By Andy Metzger
STATE HOUSE NEWS SERVICE
STATE HOUSE -- Arguing that innocent women are being treated worse than prisoners, the American Civil Liberties Union of Massachusetts filed a lawsuit Monday aiming to end the state's practice of committing drug and alcohol addicted women to a Framingham correctional facility.
"As Governor Deval Patrick has acknowledged, we are actually the only state that incarcerates people who are suffering from addiction to drugs and alcohol, who haven't been convicted of a crime. And imprisoning people because they have a disease is wrong, and it's also unconstitutional," ACLU staff attorney Jessie Rossman told the News Service.
Under a statute known as Section 35, certain authorities and family members can petition a district court to civilly commit someone whose drug or alcohol use is a danger to themselves or others. They are primarily sent to treatment facilities in Brockton and New Bedford, but if there is no room there, they are housed at correctional facilities in Bridgewater and Framingham depending on their gender.

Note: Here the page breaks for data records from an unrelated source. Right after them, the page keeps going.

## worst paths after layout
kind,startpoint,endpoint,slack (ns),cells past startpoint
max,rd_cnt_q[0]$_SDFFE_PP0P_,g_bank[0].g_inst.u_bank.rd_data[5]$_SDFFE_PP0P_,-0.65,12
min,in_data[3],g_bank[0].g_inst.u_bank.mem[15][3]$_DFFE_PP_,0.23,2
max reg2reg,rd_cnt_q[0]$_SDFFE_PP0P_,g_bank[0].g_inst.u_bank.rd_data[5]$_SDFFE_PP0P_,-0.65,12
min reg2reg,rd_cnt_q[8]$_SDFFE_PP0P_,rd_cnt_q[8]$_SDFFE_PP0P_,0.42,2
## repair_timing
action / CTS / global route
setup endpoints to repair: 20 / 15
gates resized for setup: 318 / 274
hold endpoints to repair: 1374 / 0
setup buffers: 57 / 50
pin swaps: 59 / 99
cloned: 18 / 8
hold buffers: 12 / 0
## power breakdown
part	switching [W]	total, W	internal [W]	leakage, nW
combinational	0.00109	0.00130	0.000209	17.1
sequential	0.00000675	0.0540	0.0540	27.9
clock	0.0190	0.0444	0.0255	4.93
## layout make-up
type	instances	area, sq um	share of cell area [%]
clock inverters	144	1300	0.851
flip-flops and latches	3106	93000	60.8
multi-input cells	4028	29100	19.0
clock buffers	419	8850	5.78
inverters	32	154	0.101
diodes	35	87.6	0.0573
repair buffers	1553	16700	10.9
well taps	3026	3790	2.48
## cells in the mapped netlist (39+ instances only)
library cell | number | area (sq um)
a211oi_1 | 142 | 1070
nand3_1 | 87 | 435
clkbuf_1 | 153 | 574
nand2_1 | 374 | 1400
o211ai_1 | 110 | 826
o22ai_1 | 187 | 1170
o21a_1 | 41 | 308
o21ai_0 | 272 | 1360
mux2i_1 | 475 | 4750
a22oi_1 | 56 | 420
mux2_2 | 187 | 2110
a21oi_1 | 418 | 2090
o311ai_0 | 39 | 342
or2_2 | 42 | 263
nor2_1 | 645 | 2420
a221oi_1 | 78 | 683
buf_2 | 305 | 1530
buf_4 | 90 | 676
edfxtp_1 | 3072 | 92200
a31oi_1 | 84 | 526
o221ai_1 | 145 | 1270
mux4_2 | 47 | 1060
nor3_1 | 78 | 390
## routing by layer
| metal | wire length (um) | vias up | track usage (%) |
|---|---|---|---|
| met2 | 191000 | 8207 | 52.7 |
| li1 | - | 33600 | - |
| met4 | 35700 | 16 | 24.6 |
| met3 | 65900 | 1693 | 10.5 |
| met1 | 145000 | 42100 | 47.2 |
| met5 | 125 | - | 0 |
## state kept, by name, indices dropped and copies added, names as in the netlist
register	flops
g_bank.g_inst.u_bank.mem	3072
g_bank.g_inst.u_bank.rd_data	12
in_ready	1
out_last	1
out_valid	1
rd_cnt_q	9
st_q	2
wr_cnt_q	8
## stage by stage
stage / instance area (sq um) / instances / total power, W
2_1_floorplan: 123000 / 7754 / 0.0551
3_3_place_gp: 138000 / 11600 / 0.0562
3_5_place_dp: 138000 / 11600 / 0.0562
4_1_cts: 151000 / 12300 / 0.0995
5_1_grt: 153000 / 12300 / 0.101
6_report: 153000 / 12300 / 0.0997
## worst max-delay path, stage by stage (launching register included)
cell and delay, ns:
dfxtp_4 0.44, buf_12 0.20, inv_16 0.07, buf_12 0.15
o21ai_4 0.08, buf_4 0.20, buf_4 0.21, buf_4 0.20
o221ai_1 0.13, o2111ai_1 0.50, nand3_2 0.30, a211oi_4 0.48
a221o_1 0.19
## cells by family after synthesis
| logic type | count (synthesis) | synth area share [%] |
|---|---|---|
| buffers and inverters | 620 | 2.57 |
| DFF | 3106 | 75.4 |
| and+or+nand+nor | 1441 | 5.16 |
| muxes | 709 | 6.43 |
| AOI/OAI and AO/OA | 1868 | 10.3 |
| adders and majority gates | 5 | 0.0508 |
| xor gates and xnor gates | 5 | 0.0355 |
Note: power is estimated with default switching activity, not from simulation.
<file path="config.mk">
export PLATFORM = sky130hd
export DESIGN_NAME = if_fetch_stage
export DESIGN_NICKNAME = d
export VERILOG_FILES = /design/src/rtl/if_fetch_stage_pkg.sv /design/src/rtl/if_pc_sel.sv /design/src/rtl/if_fetch_stage.sv
export SDC_FILE = /design/constraint.sdc
export NUM_CORES = 1
export LEC_CHECK = 0
export CORE_MARGIN = 4
export CORE_UTILIZATION = 25
export DETAILED_ROUTE_END_ITERATION = 10
export SLEW_MARGIN = 20
export SYNTH_ARGS = -nofsm -noshare
export SYNTH_HDL_FRONTEND = slang
export SYNTH_SLANG_ARGS = --single-unit
</file>
<file path="constraint.sdc">
create_clock -name clk -period 2.68 [get_ports clk]
set_clock_uncertainty 0.2 [all_clocks]
set_input_delay 0.536 -clock clk [delete_from_list [all_inputs] [get_ports clk]]
set_output_delay 0.536 -clock clk [all_outputs]
set_load 0.005 [all_outputs]
</file>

The ACLU wants the federal court to block the state from treating the women at MCI Framingham.
"Our lawsuit is focusing on women," said Rossman, who said women who are civilly committed and wind up housed with pre-trial detainees in Framingham are confused and traumatized by the experience, which she said is "counterproductive" to kicking addiction. She said according to Department of Correction numbers, "hundreds" of women have been civilly committed over the past three years, and said the term of commitment varies, can last up to 90 days and is about two weeks now on average.

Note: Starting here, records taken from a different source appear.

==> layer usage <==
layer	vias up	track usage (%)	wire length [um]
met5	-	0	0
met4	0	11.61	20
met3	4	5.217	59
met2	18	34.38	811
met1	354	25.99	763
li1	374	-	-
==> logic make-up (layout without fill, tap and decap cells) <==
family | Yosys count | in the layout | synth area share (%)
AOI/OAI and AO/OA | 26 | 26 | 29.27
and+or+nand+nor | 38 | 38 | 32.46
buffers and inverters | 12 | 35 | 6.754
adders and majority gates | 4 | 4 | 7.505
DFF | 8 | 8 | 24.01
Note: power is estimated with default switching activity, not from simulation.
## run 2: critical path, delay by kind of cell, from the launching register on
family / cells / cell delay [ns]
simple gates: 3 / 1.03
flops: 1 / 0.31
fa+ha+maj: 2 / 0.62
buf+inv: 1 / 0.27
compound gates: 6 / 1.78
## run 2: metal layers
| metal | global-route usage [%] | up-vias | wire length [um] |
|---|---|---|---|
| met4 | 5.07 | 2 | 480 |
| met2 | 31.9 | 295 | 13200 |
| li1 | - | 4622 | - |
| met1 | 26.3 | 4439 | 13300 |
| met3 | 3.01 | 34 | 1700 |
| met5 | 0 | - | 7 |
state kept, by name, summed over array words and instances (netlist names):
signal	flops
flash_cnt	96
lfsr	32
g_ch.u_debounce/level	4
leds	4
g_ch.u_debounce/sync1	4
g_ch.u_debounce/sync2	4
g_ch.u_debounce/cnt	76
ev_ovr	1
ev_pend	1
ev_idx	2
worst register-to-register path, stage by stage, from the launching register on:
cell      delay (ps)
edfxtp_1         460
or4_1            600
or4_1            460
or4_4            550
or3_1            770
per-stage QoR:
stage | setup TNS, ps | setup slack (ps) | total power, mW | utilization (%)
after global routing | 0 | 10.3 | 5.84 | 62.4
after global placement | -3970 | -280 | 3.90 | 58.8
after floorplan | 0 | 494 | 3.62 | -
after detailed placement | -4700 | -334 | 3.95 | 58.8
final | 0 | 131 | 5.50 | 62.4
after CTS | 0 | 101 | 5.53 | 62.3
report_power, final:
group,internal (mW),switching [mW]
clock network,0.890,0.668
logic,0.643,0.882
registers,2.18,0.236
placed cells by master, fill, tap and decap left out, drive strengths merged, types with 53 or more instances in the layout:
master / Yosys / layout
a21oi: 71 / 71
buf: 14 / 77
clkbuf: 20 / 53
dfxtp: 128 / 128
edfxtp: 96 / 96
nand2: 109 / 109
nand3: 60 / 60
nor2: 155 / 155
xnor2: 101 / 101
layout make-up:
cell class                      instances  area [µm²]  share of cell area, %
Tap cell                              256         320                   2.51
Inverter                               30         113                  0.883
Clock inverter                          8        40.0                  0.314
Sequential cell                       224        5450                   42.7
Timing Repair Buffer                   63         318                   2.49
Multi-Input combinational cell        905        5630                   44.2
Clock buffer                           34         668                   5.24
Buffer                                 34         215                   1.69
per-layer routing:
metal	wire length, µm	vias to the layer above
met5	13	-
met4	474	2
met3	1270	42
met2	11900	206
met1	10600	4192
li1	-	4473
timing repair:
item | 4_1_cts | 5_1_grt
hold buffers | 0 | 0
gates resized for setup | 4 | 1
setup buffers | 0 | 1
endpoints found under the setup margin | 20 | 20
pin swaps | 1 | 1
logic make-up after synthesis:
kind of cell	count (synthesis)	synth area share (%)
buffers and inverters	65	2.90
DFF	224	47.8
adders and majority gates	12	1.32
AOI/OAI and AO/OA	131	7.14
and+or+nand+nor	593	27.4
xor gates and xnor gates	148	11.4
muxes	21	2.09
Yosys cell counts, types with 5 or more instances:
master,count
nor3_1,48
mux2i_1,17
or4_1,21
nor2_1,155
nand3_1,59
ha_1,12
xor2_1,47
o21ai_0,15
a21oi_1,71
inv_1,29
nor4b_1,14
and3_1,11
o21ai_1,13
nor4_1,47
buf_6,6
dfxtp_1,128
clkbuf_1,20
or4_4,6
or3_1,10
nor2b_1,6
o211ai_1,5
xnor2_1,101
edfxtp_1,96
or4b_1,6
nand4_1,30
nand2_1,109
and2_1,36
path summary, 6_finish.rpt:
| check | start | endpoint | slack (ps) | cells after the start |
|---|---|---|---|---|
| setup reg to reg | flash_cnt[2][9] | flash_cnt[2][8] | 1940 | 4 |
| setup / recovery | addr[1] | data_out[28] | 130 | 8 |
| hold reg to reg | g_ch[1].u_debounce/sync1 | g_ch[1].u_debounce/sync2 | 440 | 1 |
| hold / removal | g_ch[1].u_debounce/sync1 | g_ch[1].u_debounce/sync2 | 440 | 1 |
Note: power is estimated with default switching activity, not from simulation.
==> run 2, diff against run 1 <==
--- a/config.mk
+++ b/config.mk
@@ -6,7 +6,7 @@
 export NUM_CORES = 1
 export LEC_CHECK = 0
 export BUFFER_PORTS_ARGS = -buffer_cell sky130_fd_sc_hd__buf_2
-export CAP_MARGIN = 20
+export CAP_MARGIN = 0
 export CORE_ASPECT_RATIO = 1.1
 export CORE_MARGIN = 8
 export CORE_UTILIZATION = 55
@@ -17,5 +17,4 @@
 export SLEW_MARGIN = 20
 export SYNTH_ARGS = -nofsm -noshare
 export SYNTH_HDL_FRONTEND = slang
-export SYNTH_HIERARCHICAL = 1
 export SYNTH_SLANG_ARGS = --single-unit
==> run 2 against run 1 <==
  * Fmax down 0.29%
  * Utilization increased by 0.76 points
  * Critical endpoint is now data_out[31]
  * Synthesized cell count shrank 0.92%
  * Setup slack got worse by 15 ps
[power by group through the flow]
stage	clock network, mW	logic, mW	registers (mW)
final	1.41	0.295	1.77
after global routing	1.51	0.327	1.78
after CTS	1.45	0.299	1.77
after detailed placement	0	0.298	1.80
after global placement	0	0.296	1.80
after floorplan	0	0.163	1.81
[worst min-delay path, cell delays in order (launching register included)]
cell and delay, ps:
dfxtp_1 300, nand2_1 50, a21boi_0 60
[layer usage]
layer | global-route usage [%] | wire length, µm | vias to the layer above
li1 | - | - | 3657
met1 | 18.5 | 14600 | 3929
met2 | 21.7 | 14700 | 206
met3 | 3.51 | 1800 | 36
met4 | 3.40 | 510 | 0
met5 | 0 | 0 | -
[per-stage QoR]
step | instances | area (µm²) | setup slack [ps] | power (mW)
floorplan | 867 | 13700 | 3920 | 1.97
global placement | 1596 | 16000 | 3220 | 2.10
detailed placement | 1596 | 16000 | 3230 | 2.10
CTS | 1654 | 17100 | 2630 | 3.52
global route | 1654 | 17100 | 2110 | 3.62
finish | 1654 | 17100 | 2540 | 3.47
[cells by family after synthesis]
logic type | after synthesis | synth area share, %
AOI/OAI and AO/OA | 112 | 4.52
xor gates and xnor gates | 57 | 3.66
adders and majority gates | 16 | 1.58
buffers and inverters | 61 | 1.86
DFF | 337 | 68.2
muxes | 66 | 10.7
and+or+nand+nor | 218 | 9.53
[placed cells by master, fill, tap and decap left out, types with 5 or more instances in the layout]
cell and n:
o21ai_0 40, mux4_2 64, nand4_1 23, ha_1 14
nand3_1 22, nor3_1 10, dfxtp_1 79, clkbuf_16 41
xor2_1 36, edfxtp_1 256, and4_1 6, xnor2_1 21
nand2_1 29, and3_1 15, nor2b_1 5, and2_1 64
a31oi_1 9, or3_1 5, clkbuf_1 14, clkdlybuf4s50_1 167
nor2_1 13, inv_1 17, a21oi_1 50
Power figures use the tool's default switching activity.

"They are treated like prisoners. They are sent to the medical unit for detox - what DOC calls detox, which essentially is just you being given a bucket. And they can get over-the-counter drugs like Tylenol and Tums," said Rossman, who said they are not given medications such as methadone, Suboxone or Vivitrol, which are often part of anti-addiction treatment.
A spokeswoman for Gov. Deval Patrick said the state budget includes additional funds to increase the number of Department of Public Health treatment beds.

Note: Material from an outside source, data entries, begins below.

$ cat src/rtl/icache_axi_refill_pkg.sv
// Shared constants and types for the icache AXI refill engine.
// Holds the line geometry, the AXI encodings and the refill FSM state encoding.
package icache_axi_refill_pkg;

    localparam int BlockNum = 8;
    localparam int WordW    = 32;

    localparam logic [1:0] AXI_BURST_INCR = 2'b01;
    localparam logic [2:0] AXI_SIZE_4B    = 3'b010;

    typedef logic [BlockNum*WordW-1:0] way_bus_t;

    typedef enum logic [1:0] {
        REFILL_IDLE = 2'd0,
        REFILL_AR   = 2'd1,
        REFILL_R    = 2'd2,
        REFILL_DONE = 2'd3
    } refill_state_e;

endpackage

$ cat src/rtl/icache_axi_refill.sv
// Instruction-cache refill engine: one AXI4 read burst per request,
// assembled into a full line and returned with a single-cycle rend_o pulse.
module icache_axi_refill
    import icache_axi_refill_pkg::*;
#(
    parameter logic [3:0] AXI_ID = 4'd0,
    parameter int         BEATS  = BlockNum
) (
    input  logic                  clk,
    input  logic                  rst_n,
    input  logic                  req_i,
    input  logic                  cached_i,
    input  logic [31:0]           addr_i,
    output logic                  rend_o,
    output logic [BEATS*32-1:0]   cacheline_rdata_o,
    output logic                  err_o,
    output logic                  busy_o,
    output logic [3:0]            arid_o,
    output logic [31:0]           araddr_o,
    output logic [7:0]            arlen_o,
    output logic [2:0]            arsize_o,
    output logic [1:0]            arburst_o,
    output logic                  arvalid_o,
    input  logic                  arready_i,
    input  logic [3:0]            rid_i,
    input  logic [31:0]           rdata_i,
    input  logic [1:0]            rresp_i,
    input  logic                  rlast_i,
    input  logic                  rvalid_i,
    output logic                  rready_o
);

    localparam int          CNT_W    = $clog2(BEATS);
    localparam logic [31:0] LINE_MSK = 32'(BEATS*4 - 1);

    refill_state_e    state, state_nxt;
    logic             cached_q;
    logic [CNT_W-1:0] cnt;
    logic [CNT_W-1:0] widx;
    logic [31:0]      line [BEATS];
    logic             accept;
    logic             beat;

    // Only one read ID is ever outstanding, so the returned ID carries no information.
    logic unused_rid;
    assign unused_rid = ^rid_i;

    assign accept = (state == REFILL_IDLE) && req_i;
    assign beat   = (state == REFILL_R) && rvalid_i;

    always_ff @(posedge clk) begin
        if (!rst_n) state <= REFILL_IDLE;
        else        state <= state_nxt;
    end

    always_comb begin
        state_nxt = state;
        case (state)
            REFILL_IDLE: if (req_i)                state_nxt = REFILL_AR;
            REFILL_AR:   if (arready_i)            state_nxt = REFILL_R;
            REFILL_R:    if (rvalid_i && rlast_i)  state_nxt = REFILL_DONE;
            REFILL_DONE:                           state_nxt = REFILL_IDLE;
            default:                               state_nxt = REFILL_IDLE;
        endcase
    end

    assign arvalid_o = (state == REFILL_AR);
    assign rready_o  = (state == REFILL_R);
    assign rend_o    = (state == REFILL_DONE);
    assign busy_o    = (state != REFILL_IDLE);
    assign arid_o    = AXI_ID;
    assign arsize_o  = AXI_SIZE_4B;
    assign arburst_o = AXI_BURST_INCR;

    // Address fields are loaded once on accept, so they stay stable through AR.
    always_ff @(posedge clk) begin
        if (!rst_n) begin
            cached_q <= 1'b0;
            cnt      <= '0;
            err_o    <= 1'b0;
            araddr_o <= '0;
            arlen_o  <= '0;
        end else if (accept) begin
            cached_q <= cached_i;
            cnt      <= '0;
            err_o    <= 1'b0;
            araddr_o <= cached_i ? (addr_i & ~LINE_MSK) : addr_i;
            arlen_o  <= cached_i ? 8'(BEATS - 1) : 8'd0;
        end else if (beat) begin
            if (rresp_i != 2'b00)
                err_o <= 1'b1;
            if (cached_q && (cnt != CNT_W'(BEATS - 1)))
                cnt <= cnt + 1'b1;
        end
    end

    // Uncached words land at their natural slot so downstream bank select is unchanged.
    assign widx = cached_q ? cnt : araddr_o[CNT_W+1:2];

    always_ff @(posedge clk) begin
        if (!rst_n || accept) begin
            for (int i = 0; i < BEATS; i++)
                line[i] <= '0;
        end else if (beat) begin
            line[widx] <= rdata_i;
        end
    end

    for (genvar g = 0; g < BEATS; g++) begin : g_flat
        assign cacheline_rdata_o[32*g +: 32] = line[g];
    end

endmodule

$ cat config.mk
export PLATFORM = sky130hd
export DESIGN_NAME = icache_axi_refill
export DESIGN_NICKNAME = d
export VERILOG_FILES = /design/src/rtl/icache_axi_refill_pkg.sv /design/src/rtl/icache_axi_refill.sv
export SDC_FILE = /design/constraint.sdc
export NUM_CORES = 1
export LEC_CHECK = 0
export CORE_MARGIN = 2
export CORE_UTILIZATION = 49
export CTS_BUF_LIST = sky130_fd_sc_hd__clkbuf_8 sky130_fd_sc_hd__clkbuf_16
export DETAILED_ROUTE_END_ITERATION = 7
export PLACE_DENSITY_LB_ADDON = 0.15
export SLEW_MARGIN = 10
export SYNTH_ARGS = -nofsm -noshare
export SYNTH_HDL_FRONTEND = slang
export SYNTH_SLANG_ARGS = --single-unit
export TNS_END_PERCENT = 30
$ cat constraint.sdc
create_clock -name clk -period 6.06 [get_ports clk]
set_input_delay 1.515 -clock clk [delete_from_list [all_inputs] [get_ports clk]]
set_output_delay 1.515 -clock clk [all_outputs]
set_load 0.005 [all_outputs]
==> reports/metrics.csv <==
metric;value;unit
ANT cells;0;
Worst-Skew Late Latency;0.55;ns
mapped cell area;11090;um2
antenna violations before repair;0;
post-synthesis adder-cell area fraction;0.6767;%
max frequency;0.2624;GHz
ratio of cells with drive above 1 in the final layout;6.667;%
CTS Hold Bufs;0;
shortest period the worst path allows;3.810;ns
final setup violation count;0;
DP Area;15000;um2
ranking of synthesized cells by area;edfxtp_1 69%, nor2_1 8.9%, dfxtp_1 7.0%;
TritonCTS clock tree;yes;
htree depth;1;
Slew HR;25.71;%
Worst Skew;0.01488;ns
Post-Synth Simple-Gate Area;14.59;%
Slew Limit Fails;0;
Final Cycle Share;62.88;%
Final Hold Vio Count;0;
Tightest Pin Transition;1.112;ns
Post-Layout Inst Area;16020;um2
Placer Congestion;0.8272;
post-cts resize count;0;
Worst-path clk slew;0.06;ns
flop and latch count out of synthesis;295;
r2r startpoint;arlen_o[1]$_SDFFE_PN0P_;
Row Count;55;
R2R cell count;4;
Total GRT Usage;26.09;%
Die Span X;154.5;um
via count;7743;
proportion of synthesized area in mux cells;0.4962;%
reg2reg setup slack;2.44;ns
DRT iter0 DRCs;533;
Hold EP;err_o$_SDFFE_PP0P_;
Post-synth EDFFs;256;
Die H;154.5;um
Yosys cell types;35;
commonest non-fill, non-tap cell in the layout;clkdlybuf4s50_1;
Avg Cell Area, Syn;13.24;um2
WL per Instance;21.00;um
complex-gate fraction of the synthesized area;3.778;%
status;completed;
largest net degree at the start of global routing;42;
Synth Area in XOR/XNOR;0.07894;%
Max rail drop VDD;0.2167;mV
cts bufs inserted;31;
hold path startpoint;err_o$_SDFFE_PP0P_;
I/O Buffers;368;
Async S/R FF share, synth;0;%
P per Cell Area;380.0;nW/um2
CORE AREA;22430;um2
max cap viols;0;
DRC errors left;0;
routed vias/inst;5.111;
Setup crit end kind;flip-flop;
final hold slack;0.4511;ns
startpoint types;input pin;
Worst EP arrival;4.04;ns
initial core utilization;49.45;%
FF-to-FF End;line[1][1]$_SDFFCE_PN0P_;
post-synth top area share;69.29;%
hold path cells;2;
Root Buffer;clkbuf_16;
Finished Core Util;71.42;%
number of filler cells placed in the layout;1580;
leading area contributor after synthesis;edfxtp_1;
RSZ-0062 raised after global routing;no;
Setup Fix Bufs, Post-CTS;0;
Mapped Cells;838;
remaining antenna violation count;0;
maximum fanout along the worst path;22;
Detailed Place HPWL;21.49;mm
Leak Pwr;5.886;nW
most frequent cells in the layout;368 x clkdlybuf4s50_1, 263 x nor2_1, 256 x edfxtp_1;
TNS Setup;0;ns
ys flop type;edfxtp_1;
CP Data Required Time;6.29;ns
Hold Crit Class;reg -> reg;
First-pass DRT Iterations;5;
Synth warnings;0;
number of global-route vias before repair;7823;
Remaining Overflow, GRT;0;
clk sinks;295;
Nets;1288;
Setup CP Type;in -> reg;
die area;23860;um2
Max Buffers Root-to-Sink;3;
I/O pins;387;
Post-Route WL;31.82;mm
area grow syn2layout;44.41;%
register area share after synthesis;76.33;%
first-pass GRT wire length;47.13;mm
largest family of logic cells by synthesized area;simple AND/OR/NAND/NOR gates;
cell usage after synthesis (all sizes together), types with 2 or more instances:
library cell	count
a21boi	34
and3b	3
buf	54
clkbuf	8
conb	2
dfxtp	39
edfxtp	256
ha	6
inv	5
mux2i	4
nand2	130
nand3	2
nand3b	5
nor2	263
nor3b	3
o2111ai	4
o21ai	8
power by group:
group	leakage (nW)	internal [W]	switching, W	total (W)
clock	0.530	0.00111	0.000767	0.00187
combinational	2.26	0.000744	0.000678	0.00142
sequential	3.10	0.00266	0.000138	0.00279
total	5.89	0.00451	0.00158	0.00609
through the flow:
step           cells  total power [W]  setup slack, ns
6_report        1515         0.006089            2.250
5_1_grt         1515         0.006324            2.097
4_1_cts         1515         0.006141            2.235
3_5_place_dp    1457         0.004276            1.653
3_3_place_gp    1457         0.004250            1.722
2_1_floorplan    850         0.003241            1.410
sequential cells by signal (all words and copies together) (netlist names):
signal	flops
line	256
arlen_o	1
err_o	1
araddr_o	32
cnt	3
state	2
worst max path at each step:
stage,from,end,slack (ns),cells past startpoint
floorplan,rvalid_i,line[0][0]$_SDFFCE_PN0P_,1.41,3
global placement,rvalid_i,line[1][7]$_SDFFCE_PN0P_,1.72,4
detailed placement,rvalid_i,line[2][15]$_SDFFCE_PN0P_,1.65,4
CTS,rvalid_i,line[2][16]$_SDFFCE_PN0P_,2.24,4
global route,rvalid_i,line[1][1]$_SDFFCE_PN0P_,2.10,4
finish,rvalid_i,line[1][1]$_SDFFCE_PN0P_,2.25,4
area by class of cell:
cell class	instances	area [um2]	share of cell area [%]
sequential	295	8468	52.85
timing repair buffer	384	3804	23.74
inverter	5	18.77	0.1171
multi-input combinational	488	2351	14.67
tap	285	356.6	2.226
clock buffer	35	830.8	5.185
clock inverter	23	192.7	1.203
kinds of logic after synthesis:
family	after synthesis
AO/OA/AOI/OAI	51
XOR/XNOR	1
adder cells (fa/ha/maj)	6
buffers and inverters	67
flip-flops	295
multiplexers	5
other	2
AND/OR/NAND/NOR	411
worst max-delay path, stage by stage:
cell	delay (ns)
clkdlybuf4s50_1	0.84
nand3_1	0.45
o21ai_4	0.86
buf_4	0.36
routing by layer:
layer | part of all wire (%) | global-route usage [%] | up-vias
li1 | - | - | 3558
met1 | 37 | 31.56 | 3737
met2 | 50 | 45.24 | 393
met3 | 9.4 | 7.761 | 55
met4 | 3.0 | 8.157 | 0
met5 | 0 | 0 | -
(Power assumes the default switching activity.)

"This Administration takes our responsibility to provide supports for those suffering from substance abuse in appropriate settings very seriously," spokeswoman Heather Nichols said in a statement. "That's why the Governor's FY15 budget proposal and recent proposals to address the opioid addiction epidemic in Massachusetts include additional funding to significantly increase the number of treatment beds within the Department of Public Health available for individuals who are civilly committed and others requiring substance abuse treatment."
According to the administration, there were 13 civilly committed women at MCI Framingham as of this May, and the governor's proposed funding increase will be able to accommodate the number of women currently housed at the Framingham jail.
After detox in the medical unit, civilly committed women are sent to "The Mod", a large room with bunk beds where pre-trial inmates are imprisoned, Rossman said. The civilly committed women are required to stay in the Mod "upwards of 20 hours a day" and do not have some of the freedom afforded the inmates.
"They do not have access to the library. They do not have access to the chapel. They do not have access to any of the treatments, the drug programming treatment," Rossman said. Six days a week, the women are granted two and a half hours to spend in what Rossman said is "essentially an empty gravel pit" they call "the kennel," which is surrounded by a tarp-covered chain-link fence.
"They are issued a prison uniform. They are issued a number, and then they are subject to disciplinary sanctions," said Rossman. She said, "They are treated like prisoners because they are in prison."
The state has been grappling with what many are calling an epidemic of opioid addiction, and Rossman said while lawmakers have increased funding for treatment, state law continues to provide for addicts to be sent to jail if there is no room at the treatment centers.
The plaintiff in the lawsuit has the pseudonym Jane Doe, and Rossman said the ACLU is seeking to make it a class action case, which would bar the state from ever imprisoning someone solely because they have been committed for substance abuse. She declined to provide any specifics about the experience of Jane Doe, but said it was similar to many stories of women sent to the Framingham jail for substance abuse.
"In some instances they're actually being treated worse than prisoners," said Rossman. She said, "What our lawsuit is seeking to end is the unlawful practice of incarcerating people who are suffering from addiction. It's wrong. It's unconstitutional, and it must stop."
Apart from budget investments, the House and Senate are in the advanced stages of passing legislation aimed at making drug and alcohol treatment services more readily accessible for individuals who need it.